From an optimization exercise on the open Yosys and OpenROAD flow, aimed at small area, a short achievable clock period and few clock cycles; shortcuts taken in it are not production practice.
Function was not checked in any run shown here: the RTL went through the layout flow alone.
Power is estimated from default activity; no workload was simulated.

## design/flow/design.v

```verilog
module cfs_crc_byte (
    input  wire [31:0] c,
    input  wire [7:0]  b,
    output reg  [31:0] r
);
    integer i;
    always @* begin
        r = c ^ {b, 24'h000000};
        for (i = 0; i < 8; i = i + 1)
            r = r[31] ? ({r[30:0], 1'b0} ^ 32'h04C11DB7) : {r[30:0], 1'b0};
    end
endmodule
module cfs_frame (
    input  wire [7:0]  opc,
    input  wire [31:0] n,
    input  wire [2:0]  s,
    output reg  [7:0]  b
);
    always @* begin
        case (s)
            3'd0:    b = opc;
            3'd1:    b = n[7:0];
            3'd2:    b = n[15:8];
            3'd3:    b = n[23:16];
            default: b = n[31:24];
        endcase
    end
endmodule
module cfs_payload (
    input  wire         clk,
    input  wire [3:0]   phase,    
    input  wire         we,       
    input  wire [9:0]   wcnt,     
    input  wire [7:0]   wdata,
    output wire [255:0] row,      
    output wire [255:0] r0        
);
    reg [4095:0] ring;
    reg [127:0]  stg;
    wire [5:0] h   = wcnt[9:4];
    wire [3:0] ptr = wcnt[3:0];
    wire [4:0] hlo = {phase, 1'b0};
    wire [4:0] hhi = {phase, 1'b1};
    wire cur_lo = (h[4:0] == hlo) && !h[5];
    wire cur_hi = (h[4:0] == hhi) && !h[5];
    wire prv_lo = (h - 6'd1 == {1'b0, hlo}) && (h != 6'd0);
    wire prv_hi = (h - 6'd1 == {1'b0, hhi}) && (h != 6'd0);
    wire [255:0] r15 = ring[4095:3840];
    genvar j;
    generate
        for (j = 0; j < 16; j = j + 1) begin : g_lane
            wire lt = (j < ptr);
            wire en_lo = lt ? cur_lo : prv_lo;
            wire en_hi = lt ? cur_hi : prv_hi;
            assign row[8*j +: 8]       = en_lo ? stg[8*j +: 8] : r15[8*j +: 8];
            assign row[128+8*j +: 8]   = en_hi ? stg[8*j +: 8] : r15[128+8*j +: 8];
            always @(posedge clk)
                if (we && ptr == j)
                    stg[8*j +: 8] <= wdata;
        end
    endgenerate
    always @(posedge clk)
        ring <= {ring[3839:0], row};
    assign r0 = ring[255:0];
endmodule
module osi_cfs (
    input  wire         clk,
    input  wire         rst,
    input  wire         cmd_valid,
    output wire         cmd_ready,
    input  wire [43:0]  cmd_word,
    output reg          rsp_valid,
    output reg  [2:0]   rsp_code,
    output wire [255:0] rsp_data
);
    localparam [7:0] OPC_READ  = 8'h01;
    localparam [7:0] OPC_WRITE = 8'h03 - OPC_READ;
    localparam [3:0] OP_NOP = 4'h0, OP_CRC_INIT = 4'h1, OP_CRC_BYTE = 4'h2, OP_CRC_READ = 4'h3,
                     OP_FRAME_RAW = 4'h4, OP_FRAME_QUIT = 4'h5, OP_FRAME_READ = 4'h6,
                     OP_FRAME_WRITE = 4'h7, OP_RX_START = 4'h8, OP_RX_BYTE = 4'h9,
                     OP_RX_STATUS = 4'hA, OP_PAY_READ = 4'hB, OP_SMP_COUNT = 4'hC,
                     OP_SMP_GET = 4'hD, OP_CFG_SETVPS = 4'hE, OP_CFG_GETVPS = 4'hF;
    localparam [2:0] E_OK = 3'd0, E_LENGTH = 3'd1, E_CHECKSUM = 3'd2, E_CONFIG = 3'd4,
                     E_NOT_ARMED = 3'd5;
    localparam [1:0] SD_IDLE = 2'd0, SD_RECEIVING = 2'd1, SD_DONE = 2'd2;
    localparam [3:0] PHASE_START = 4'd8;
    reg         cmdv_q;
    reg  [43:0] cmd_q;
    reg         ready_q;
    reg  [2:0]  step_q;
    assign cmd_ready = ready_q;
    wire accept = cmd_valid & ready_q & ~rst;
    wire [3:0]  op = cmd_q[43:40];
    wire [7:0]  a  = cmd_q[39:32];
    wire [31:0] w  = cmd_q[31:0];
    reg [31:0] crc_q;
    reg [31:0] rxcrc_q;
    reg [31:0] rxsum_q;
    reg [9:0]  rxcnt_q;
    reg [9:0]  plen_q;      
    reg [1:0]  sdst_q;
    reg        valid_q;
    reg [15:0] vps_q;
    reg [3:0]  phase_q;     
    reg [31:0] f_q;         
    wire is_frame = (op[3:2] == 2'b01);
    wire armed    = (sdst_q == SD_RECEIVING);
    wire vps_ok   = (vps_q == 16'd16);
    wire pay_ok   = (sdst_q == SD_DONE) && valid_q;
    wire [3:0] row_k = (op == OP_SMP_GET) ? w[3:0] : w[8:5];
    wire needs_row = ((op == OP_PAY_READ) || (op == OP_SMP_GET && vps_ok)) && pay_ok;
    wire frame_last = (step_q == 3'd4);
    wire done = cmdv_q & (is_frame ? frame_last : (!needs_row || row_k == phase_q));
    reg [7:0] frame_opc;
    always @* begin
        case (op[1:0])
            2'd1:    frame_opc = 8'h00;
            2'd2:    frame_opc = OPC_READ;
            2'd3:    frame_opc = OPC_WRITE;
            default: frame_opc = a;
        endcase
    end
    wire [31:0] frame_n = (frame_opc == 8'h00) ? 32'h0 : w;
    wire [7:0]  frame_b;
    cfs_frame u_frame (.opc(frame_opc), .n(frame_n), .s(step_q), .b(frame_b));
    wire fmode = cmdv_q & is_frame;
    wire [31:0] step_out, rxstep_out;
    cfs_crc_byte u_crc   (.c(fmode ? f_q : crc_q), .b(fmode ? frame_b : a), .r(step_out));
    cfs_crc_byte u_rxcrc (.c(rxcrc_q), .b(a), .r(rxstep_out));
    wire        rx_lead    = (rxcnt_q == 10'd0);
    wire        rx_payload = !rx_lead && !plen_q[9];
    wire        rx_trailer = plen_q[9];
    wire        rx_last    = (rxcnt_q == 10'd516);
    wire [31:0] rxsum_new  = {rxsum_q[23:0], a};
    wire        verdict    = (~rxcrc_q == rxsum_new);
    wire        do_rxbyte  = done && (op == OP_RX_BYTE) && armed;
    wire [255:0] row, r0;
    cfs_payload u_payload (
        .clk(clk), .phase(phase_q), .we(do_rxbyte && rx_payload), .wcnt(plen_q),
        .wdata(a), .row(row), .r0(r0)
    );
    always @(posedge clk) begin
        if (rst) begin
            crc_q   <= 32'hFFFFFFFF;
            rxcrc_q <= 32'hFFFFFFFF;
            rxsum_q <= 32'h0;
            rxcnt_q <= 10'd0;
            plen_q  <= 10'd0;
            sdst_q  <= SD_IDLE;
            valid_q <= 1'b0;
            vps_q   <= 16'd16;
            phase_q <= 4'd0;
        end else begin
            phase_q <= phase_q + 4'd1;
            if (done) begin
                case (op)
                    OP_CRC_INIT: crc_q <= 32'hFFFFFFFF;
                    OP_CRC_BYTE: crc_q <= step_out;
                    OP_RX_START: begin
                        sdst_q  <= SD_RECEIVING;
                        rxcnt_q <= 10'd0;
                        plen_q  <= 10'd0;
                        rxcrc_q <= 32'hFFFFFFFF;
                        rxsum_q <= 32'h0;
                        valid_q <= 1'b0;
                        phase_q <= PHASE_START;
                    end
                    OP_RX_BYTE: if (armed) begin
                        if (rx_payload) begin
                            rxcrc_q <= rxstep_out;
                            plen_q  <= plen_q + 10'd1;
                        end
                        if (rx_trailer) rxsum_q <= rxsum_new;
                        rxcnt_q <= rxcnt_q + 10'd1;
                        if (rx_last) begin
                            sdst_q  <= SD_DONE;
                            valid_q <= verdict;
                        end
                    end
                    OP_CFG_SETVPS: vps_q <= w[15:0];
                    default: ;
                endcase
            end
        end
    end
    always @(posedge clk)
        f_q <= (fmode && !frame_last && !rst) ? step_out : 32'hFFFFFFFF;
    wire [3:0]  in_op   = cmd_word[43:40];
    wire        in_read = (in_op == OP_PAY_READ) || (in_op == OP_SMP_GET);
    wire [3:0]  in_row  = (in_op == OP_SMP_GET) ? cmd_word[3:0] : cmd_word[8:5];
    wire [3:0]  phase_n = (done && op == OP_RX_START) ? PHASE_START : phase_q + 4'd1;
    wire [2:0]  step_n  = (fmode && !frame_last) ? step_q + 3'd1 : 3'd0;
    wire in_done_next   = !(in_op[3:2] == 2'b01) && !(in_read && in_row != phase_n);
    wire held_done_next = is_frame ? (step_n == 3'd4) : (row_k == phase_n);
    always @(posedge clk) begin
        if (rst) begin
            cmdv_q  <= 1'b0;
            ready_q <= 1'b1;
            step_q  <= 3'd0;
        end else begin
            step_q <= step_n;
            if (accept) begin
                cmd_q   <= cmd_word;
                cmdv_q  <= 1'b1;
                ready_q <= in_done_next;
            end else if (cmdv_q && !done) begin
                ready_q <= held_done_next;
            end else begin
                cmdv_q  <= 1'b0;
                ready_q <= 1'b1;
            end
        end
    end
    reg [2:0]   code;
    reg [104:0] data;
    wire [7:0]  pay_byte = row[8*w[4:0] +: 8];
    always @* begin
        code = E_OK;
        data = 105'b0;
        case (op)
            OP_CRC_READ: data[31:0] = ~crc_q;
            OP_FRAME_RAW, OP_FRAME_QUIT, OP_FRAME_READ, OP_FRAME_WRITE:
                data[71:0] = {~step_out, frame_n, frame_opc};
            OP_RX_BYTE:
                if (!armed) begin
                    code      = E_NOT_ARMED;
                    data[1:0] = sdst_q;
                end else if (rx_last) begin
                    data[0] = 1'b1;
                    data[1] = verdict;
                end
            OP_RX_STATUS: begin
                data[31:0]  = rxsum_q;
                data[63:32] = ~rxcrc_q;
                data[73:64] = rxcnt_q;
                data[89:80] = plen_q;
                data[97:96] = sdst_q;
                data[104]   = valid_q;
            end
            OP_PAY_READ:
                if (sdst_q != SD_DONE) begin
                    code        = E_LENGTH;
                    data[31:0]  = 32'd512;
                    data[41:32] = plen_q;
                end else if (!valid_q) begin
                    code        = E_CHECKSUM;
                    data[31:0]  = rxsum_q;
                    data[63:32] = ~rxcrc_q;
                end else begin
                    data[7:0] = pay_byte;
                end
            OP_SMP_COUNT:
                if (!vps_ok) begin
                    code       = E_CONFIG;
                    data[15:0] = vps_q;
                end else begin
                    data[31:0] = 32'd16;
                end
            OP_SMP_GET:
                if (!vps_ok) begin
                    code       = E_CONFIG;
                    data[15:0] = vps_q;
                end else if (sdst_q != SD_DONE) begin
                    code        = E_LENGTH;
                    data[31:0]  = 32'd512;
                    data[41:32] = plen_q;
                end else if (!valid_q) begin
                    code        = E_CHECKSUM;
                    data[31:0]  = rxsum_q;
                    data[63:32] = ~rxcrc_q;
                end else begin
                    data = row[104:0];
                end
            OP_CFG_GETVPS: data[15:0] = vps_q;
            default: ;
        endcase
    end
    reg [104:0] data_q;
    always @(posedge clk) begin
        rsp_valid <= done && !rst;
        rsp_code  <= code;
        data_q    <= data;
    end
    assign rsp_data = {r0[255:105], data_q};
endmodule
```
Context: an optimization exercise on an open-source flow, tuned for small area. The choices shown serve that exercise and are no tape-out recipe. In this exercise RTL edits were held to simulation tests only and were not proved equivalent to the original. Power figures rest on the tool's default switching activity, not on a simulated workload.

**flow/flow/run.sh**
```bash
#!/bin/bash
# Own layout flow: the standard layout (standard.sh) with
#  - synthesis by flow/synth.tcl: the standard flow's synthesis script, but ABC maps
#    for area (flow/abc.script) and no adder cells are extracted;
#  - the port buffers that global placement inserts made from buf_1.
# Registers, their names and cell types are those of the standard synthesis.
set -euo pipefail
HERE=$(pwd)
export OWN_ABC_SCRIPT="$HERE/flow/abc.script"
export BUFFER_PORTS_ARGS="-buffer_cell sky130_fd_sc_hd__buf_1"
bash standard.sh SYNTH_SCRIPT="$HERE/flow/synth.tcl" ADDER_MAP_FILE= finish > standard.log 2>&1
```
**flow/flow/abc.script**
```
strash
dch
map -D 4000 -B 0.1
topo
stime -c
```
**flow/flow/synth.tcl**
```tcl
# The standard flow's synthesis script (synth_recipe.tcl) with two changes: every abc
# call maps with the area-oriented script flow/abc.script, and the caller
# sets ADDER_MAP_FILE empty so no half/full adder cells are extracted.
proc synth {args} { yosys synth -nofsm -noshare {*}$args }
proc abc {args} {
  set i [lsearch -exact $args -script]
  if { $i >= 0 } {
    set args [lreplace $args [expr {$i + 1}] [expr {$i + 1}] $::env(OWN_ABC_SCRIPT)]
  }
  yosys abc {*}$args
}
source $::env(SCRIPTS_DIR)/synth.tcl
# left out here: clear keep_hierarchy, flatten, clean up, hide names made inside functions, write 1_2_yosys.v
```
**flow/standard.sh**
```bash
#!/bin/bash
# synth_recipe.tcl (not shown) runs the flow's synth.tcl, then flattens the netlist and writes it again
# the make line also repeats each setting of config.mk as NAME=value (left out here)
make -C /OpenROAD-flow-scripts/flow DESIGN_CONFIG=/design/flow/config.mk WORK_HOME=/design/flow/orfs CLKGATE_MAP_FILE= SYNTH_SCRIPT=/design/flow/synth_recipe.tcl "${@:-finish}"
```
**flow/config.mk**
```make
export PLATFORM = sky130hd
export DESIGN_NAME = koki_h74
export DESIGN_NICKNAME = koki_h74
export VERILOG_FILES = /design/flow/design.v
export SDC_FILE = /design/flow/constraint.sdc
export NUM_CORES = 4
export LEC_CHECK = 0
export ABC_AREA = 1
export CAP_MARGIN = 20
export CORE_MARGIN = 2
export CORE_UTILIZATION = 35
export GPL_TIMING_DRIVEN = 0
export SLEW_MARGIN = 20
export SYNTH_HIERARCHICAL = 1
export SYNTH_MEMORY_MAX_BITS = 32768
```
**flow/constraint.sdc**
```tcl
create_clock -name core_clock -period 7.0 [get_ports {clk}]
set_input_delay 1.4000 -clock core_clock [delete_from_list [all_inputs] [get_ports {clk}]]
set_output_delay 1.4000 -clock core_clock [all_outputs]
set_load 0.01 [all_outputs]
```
....................
* Your instructions
Work through the records line by line, and once you reach the final line, report only how many held "exercise".

* Output
2